- _Exercise data_:

* * *

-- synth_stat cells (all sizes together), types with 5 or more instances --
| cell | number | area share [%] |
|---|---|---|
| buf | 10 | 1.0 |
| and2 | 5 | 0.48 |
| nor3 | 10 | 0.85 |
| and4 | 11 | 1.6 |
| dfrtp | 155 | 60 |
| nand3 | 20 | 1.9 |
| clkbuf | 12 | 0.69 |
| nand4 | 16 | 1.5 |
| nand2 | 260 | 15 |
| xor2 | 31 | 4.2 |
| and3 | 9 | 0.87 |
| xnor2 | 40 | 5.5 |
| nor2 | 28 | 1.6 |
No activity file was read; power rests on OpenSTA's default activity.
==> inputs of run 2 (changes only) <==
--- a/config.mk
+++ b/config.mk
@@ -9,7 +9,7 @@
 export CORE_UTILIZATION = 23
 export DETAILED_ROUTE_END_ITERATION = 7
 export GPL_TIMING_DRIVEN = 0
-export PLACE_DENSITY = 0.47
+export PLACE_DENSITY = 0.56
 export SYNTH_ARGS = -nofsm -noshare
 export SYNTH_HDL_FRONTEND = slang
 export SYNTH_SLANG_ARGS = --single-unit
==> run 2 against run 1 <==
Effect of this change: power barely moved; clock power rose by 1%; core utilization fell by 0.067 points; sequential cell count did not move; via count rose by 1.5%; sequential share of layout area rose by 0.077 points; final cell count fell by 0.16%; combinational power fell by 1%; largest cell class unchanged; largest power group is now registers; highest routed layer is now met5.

* * *

- _Task requirements_:
Only the lines above from the one with "10 | 0.85 |" through the one with "export GPL_TIMING_DRIVEN = 0" should be duplicated, character for character.

- _Result_:
| nor3 | 10 | 0.85 |
| and4 | 11 | 1.6 |
| dfrtp | 155 | 60 |
| nand3 | 20 | 1.9 |
| clkbuf | 12 | 0.69 |
| nand4 | 16 | 1.5 |
| nand2 | 260 | 15 |
| xor2 | 31 | 4.2 |
| and3 | 9 | 0.87 |
| xnor2 | 40 | 5.5 |
| nor2 | 28 | 1.6 |
No activity file was read; power rests on OpenSTA's default activity.
==> inputs of run 2 (changes only) <==
--- a/config.mk
+++ b/config.mk
@@ -9,7 +9,7 @@
 export CORE_UTILIZATION = 23
 export DETAILED_ROUTE_END_ITERATION = 7
 export GPL_TIMING_DRIVEN = 0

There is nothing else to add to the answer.